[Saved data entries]
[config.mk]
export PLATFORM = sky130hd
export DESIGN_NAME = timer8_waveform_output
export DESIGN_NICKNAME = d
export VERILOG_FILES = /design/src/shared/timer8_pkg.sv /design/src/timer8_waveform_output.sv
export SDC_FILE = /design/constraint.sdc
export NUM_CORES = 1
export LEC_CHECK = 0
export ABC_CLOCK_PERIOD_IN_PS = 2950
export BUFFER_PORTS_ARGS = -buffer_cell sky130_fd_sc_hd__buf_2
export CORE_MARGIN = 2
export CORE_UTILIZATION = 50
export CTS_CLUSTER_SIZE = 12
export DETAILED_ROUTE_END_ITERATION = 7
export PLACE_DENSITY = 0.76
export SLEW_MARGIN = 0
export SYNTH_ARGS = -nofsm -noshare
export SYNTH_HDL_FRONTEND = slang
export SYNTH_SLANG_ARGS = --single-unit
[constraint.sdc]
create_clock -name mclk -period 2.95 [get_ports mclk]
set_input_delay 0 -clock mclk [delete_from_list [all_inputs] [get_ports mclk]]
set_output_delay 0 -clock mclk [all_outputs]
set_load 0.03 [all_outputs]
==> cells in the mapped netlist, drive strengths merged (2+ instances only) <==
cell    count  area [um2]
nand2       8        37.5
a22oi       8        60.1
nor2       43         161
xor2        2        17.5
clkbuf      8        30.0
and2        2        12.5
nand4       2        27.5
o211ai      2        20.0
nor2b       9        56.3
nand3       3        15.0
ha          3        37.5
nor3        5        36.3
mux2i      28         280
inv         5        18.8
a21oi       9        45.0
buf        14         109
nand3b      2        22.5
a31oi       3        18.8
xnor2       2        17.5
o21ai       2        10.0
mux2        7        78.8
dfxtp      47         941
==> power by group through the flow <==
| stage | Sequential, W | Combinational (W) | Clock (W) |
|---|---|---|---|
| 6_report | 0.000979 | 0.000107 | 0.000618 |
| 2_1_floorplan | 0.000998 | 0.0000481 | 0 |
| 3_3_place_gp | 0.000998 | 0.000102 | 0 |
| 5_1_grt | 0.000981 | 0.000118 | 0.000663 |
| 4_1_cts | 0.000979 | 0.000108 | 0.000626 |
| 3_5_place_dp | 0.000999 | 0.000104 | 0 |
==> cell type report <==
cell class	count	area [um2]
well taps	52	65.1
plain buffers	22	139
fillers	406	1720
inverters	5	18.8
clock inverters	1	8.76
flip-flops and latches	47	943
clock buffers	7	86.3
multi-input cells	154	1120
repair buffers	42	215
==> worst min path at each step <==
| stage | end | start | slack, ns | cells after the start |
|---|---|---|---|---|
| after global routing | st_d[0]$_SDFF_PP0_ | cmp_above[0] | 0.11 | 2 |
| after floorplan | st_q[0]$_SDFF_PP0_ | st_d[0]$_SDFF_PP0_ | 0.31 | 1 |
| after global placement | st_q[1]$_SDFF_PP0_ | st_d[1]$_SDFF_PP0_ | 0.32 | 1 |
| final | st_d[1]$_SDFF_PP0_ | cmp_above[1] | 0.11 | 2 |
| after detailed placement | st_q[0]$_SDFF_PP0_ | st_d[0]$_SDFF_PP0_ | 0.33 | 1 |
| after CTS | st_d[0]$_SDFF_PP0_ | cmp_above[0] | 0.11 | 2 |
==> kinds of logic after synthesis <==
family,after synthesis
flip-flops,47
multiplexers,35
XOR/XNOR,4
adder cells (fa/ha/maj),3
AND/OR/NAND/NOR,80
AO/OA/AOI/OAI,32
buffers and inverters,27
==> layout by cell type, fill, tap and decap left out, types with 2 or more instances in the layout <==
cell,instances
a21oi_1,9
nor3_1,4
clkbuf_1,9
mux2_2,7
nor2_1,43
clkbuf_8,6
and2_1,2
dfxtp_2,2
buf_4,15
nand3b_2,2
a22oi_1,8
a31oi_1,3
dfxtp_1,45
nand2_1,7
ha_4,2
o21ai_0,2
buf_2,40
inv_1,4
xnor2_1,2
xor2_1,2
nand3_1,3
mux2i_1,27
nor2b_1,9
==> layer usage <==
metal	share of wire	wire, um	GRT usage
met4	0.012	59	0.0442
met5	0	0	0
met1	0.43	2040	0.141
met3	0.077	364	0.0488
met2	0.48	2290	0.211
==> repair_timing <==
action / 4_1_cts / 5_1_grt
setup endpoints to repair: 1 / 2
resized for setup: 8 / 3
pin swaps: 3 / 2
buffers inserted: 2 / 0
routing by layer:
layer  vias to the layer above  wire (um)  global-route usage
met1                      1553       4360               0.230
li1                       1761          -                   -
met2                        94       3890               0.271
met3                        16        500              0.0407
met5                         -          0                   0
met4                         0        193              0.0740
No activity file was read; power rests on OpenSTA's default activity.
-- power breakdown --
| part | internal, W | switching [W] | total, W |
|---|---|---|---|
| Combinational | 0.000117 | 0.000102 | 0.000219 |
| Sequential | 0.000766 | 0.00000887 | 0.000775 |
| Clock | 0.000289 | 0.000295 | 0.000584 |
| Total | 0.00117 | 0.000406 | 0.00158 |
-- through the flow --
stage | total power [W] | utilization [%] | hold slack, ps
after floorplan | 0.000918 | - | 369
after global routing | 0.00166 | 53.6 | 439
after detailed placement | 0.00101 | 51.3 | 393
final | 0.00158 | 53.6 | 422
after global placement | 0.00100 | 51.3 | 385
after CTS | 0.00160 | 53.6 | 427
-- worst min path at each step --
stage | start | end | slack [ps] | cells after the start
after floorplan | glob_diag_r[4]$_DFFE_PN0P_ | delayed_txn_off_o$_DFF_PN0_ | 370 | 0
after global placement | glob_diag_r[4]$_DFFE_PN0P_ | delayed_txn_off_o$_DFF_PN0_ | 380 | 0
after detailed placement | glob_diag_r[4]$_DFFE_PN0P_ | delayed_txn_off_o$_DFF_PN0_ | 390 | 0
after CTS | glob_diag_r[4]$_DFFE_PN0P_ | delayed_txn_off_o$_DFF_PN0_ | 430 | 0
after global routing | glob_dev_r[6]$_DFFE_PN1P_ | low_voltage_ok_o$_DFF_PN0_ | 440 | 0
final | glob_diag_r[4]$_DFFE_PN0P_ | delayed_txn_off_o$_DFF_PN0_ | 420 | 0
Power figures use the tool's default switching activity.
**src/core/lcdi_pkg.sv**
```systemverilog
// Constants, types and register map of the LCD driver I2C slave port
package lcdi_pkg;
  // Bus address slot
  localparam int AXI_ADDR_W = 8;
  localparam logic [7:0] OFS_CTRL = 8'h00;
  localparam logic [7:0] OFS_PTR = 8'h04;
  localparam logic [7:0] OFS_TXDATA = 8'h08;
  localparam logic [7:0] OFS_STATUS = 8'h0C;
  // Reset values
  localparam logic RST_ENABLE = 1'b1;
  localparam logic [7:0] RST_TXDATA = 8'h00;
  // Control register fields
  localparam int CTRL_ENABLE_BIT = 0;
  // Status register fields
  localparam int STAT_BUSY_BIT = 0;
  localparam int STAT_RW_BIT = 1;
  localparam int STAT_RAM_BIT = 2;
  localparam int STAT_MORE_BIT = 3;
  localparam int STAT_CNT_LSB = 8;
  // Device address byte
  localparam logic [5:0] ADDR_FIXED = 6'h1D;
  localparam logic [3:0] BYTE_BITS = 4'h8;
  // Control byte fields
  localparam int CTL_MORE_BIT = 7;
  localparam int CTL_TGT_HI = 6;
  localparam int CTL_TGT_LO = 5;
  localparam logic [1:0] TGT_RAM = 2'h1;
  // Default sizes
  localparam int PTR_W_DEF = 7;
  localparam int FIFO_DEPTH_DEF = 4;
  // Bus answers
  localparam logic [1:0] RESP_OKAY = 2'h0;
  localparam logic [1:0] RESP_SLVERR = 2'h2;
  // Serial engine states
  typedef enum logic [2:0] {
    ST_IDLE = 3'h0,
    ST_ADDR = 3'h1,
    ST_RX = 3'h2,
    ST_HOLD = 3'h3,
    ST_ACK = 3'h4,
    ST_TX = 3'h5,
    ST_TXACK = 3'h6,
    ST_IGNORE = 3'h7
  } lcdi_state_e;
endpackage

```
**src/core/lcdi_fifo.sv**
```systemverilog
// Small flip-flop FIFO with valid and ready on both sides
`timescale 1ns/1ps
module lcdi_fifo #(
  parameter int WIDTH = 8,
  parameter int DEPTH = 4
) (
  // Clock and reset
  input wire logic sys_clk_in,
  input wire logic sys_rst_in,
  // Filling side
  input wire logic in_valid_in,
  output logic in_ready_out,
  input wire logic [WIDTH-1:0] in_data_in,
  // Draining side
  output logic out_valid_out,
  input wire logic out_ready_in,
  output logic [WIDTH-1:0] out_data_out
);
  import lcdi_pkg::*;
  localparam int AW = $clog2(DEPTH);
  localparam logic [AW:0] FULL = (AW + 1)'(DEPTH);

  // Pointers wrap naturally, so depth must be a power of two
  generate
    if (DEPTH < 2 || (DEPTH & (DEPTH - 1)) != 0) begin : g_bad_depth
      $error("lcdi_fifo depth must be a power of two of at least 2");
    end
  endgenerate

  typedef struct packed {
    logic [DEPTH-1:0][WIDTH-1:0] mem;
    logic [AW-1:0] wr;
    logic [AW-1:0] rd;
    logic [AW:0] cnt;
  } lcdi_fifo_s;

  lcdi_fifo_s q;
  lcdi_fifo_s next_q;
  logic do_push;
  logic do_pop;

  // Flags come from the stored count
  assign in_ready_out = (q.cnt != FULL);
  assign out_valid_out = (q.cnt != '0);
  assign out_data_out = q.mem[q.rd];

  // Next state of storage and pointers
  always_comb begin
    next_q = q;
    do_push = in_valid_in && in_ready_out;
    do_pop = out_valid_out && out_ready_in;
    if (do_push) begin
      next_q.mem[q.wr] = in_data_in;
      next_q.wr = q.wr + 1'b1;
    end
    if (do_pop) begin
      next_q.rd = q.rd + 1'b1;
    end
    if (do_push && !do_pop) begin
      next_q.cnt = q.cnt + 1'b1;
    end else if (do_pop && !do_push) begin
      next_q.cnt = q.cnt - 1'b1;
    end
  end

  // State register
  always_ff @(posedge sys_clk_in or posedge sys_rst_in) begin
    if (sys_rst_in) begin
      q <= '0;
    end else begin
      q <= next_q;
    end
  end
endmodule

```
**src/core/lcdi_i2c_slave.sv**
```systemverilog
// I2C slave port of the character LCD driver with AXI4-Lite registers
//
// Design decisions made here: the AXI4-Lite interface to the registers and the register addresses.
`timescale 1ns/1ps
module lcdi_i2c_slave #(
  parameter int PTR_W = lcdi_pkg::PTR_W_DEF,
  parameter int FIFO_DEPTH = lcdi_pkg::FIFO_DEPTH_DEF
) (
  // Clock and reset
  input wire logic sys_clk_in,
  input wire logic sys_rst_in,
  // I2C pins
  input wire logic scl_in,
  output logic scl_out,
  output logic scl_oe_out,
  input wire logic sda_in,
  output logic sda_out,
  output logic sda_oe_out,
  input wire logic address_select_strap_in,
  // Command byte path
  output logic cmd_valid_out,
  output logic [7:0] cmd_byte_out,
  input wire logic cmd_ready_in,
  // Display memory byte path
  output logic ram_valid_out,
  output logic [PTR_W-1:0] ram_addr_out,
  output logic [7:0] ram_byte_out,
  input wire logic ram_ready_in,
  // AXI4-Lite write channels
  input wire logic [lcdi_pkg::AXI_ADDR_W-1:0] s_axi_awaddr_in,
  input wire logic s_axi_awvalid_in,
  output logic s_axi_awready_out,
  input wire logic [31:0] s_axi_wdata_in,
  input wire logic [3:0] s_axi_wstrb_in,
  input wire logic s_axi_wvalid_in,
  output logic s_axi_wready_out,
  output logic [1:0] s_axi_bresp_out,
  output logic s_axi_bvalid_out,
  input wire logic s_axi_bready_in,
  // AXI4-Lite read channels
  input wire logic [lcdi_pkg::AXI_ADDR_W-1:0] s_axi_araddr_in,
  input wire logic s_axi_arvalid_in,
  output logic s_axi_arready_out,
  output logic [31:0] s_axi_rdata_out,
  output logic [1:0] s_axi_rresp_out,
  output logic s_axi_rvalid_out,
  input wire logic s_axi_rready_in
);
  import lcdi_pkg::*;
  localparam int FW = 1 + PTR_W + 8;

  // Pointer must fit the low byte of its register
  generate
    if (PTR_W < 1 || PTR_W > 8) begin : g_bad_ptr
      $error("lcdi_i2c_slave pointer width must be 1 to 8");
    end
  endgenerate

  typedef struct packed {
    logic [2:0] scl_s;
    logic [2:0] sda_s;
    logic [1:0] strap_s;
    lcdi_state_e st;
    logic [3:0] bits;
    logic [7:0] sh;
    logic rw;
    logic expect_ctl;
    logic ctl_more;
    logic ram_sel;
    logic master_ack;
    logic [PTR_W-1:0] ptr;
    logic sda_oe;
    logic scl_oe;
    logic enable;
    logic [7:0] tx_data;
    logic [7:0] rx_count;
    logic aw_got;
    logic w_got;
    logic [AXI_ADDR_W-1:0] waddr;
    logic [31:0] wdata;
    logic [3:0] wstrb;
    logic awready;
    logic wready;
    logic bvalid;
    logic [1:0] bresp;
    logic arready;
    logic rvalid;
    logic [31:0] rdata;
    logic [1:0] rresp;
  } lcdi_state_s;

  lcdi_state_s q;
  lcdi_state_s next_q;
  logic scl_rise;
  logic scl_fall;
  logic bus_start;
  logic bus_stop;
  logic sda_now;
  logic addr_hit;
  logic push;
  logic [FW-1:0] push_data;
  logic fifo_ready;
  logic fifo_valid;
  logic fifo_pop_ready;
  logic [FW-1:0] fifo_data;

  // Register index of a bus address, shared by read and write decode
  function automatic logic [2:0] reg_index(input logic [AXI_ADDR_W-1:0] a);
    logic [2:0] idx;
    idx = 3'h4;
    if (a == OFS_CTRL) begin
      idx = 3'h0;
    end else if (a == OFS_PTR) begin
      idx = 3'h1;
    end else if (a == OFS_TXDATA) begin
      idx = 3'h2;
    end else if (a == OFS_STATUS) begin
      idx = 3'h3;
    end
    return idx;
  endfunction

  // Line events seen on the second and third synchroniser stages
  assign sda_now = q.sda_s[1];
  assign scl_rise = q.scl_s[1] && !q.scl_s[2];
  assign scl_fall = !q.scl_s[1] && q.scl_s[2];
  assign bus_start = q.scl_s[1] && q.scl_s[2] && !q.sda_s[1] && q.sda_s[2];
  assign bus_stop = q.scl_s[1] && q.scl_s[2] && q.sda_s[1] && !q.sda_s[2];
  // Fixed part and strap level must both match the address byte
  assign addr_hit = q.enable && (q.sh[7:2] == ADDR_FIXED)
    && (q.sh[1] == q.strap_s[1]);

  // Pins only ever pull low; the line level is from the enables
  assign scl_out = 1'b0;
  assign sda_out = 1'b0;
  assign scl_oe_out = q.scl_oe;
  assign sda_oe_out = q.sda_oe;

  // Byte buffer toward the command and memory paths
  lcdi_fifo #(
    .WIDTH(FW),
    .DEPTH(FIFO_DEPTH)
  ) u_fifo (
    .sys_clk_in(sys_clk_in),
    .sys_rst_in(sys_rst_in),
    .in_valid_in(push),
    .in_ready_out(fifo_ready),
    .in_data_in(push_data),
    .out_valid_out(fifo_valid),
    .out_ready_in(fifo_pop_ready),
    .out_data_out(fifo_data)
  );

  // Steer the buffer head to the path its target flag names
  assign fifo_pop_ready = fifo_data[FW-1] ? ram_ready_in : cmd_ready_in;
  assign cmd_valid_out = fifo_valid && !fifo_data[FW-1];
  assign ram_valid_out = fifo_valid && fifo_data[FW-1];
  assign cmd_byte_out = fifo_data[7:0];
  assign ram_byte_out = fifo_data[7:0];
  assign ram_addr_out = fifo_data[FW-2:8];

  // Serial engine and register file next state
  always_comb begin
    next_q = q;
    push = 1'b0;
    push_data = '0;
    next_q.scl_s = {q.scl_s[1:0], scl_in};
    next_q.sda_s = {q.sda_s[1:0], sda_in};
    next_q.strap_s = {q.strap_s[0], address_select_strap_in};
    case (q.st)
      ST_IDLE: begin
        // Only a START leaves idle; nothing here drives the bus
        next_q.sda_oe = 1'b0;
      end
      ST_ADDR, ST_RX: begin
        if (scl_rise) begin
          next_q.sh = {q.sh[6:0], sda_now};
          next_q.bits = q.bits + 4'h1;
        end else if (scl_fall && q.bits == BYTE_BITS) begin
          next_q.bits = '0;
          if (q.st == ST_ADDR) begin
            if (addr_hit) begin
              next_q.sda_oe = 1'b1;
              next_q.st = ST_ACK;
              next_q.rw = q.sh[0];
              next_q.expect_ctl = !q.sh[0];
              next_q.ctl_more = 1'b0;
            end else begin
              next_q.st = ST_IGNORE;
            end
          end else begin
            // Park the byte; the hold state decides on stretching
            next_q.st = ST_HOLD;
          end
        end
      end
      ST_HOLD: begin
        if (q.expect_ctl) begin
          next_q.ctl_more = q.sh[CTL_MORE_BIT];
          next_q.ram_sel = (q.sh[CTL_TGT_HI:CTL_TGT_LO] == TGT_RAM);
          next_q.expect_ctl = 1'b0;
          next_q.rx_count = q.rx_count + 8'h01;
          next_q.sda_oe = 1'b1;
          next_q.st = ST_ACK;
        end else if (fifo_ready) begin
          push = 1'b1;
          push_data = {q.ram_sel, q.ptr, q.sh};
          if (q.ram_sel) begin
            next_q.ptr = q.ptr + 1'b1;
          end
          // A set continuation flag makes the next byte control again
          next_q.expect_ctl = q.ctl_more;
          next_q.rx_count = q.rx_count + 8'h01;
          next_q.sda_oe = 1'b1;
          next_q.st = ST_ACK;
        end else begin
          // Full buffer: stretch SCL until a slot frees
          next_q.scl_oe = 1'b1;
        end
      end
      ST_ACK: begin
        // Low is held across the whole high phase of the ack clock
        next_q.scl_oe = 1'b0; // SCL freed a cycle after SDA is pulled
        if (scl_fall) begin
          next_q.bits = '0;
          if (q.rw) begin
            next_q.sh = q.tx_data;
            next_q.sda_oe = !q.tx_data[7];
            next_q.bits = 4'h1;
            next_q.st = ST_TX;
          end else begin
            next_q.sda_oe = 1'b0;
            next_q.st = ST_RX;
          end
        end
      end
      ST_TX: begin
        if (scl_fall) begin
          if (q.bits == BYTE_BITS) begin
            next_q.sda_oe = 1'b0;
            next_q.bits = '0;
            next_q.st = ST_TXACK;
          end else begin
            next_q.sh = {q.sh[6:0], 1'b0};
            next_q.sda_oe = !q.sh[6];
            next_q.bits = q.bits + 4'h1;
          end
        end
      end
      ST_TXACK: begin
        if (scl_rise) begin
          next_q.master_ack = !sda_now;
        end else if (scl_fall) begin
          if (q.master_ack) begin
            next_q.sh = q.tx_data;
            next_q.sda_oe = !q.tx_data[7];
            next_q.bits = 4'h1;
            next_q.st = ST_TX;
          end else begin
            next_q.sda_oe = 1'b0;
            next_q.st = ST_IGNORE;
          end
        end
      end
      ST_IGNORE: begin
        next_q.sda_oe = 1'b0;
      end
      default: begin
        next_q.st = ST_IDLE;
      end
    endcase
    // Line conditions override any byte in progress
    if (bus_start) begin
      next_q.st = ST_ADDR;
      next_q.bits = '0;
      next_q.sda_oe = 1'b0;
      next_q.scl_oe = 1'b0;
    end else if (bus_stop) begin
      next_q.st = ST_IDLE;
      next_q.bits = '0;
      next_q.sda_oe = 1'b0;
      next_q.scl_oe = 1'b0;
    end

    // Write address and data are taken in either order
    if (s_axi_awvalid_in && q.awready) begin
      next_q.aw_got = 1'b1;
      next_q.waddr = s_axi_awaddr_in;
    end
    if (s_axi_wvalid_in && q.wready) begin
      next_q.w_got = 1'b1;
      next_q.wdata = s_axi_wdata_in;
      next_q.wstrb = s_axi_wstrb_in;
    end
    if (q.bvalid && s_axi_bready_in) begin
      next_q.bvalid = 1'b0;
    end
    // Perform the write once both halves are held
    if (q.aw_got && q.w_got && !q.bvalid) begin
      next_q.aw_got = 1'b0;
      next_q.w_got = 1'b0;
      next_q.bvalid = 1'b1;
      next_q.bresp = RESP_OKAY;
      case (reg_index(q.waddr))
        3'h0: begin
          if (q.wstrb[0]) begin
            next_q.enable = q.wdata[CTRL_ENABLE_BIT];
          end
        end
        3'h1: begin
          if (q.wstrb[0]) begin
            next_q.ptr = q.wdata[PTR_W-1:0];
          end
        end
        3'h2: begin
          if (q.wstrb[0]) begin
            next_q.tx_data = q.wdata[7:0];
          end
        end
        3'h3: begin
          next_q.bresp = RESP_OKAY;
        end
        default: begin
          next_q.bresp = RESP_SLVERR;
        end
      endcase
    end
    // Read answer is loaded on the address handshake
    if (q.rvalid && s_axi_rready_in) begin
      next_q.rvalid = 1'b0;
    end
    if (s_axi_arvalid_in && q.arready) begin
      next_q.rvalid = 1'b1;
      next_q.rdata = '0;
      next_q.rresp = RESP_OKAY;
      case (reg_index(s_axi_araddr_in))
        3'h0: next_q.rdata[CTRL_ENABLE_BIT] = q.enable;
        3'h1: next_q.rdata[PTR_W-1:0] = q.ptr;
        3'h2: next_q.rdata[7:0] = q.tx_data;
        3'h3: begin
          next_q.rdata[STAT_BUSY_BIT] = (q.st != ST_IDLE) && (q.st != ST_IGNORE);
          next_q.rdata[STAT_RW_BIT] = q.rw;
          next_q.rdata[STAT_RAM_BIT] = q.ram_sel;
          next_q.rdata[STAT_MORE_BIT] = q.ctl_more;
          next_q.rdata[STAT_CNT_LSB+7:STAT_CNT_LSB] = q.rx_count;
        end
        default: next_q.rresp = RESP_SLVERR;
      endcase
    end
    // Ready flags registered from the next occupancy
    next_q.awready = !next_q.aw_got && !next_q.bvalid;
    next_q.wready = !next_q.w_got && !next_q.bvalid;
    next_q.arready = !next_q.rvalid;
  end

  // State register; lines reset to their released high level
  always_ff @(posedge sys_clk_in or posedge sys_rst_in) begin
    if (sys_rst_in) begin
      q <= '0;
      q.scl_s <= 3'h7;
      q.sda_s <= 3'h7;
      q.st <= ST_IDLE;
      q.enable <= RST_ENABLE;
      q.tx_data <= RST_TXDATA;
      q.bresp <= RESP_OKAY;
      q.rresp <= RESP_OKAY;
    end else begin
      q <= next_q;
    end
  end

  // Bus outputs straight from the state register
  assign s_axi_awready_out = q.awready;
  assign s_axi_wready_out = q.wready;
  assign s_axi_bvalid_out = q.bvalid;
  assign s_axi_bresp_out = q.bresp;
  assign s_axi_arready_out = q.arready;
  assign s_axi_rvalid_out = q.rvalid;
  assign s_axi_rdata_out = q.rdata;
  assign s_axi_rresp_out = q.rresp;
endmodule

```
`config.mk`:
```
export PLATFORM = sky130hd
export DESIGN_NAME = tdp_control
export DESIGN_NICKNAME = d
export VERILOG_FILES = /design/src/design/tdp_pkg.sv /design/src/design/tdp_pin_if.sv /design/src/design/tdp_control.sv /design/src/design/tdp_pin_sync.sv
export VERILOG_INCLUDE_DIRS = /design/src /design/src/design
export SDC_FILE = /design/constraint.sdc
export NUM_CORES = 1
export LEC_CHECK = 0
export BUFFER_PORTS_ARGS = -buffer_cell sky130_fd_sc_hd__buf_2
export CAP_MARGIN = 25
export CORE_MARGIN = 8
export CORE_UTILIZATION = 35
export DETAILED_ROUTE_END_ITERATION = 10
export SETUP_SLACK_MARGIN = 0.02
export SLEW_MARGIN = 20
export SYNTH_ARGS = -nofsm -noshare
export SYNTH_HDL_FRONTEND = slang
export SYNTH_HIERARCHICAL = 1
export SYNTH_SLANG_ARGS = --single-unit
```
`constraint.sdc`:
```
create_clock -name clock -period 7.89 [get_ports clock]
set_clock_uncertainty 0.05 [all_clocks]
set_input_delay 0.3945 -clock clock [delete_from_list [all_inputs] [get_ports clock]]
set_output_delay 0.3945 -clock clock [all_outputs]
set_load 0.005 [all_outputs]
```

YOUR GOAL
Scan the data above, find each line with "cells", and copy it.

COMPLETED EXERCISE
==> cells in the mapped netlist, drive strengths merged (2+ instances only) <==
multi-input cells	154	1120
| stage | end | start | slack, ns | cells after the start |
adder cells (fa/ha/maj),3
stage | start | end | slack [ps] | cells after the start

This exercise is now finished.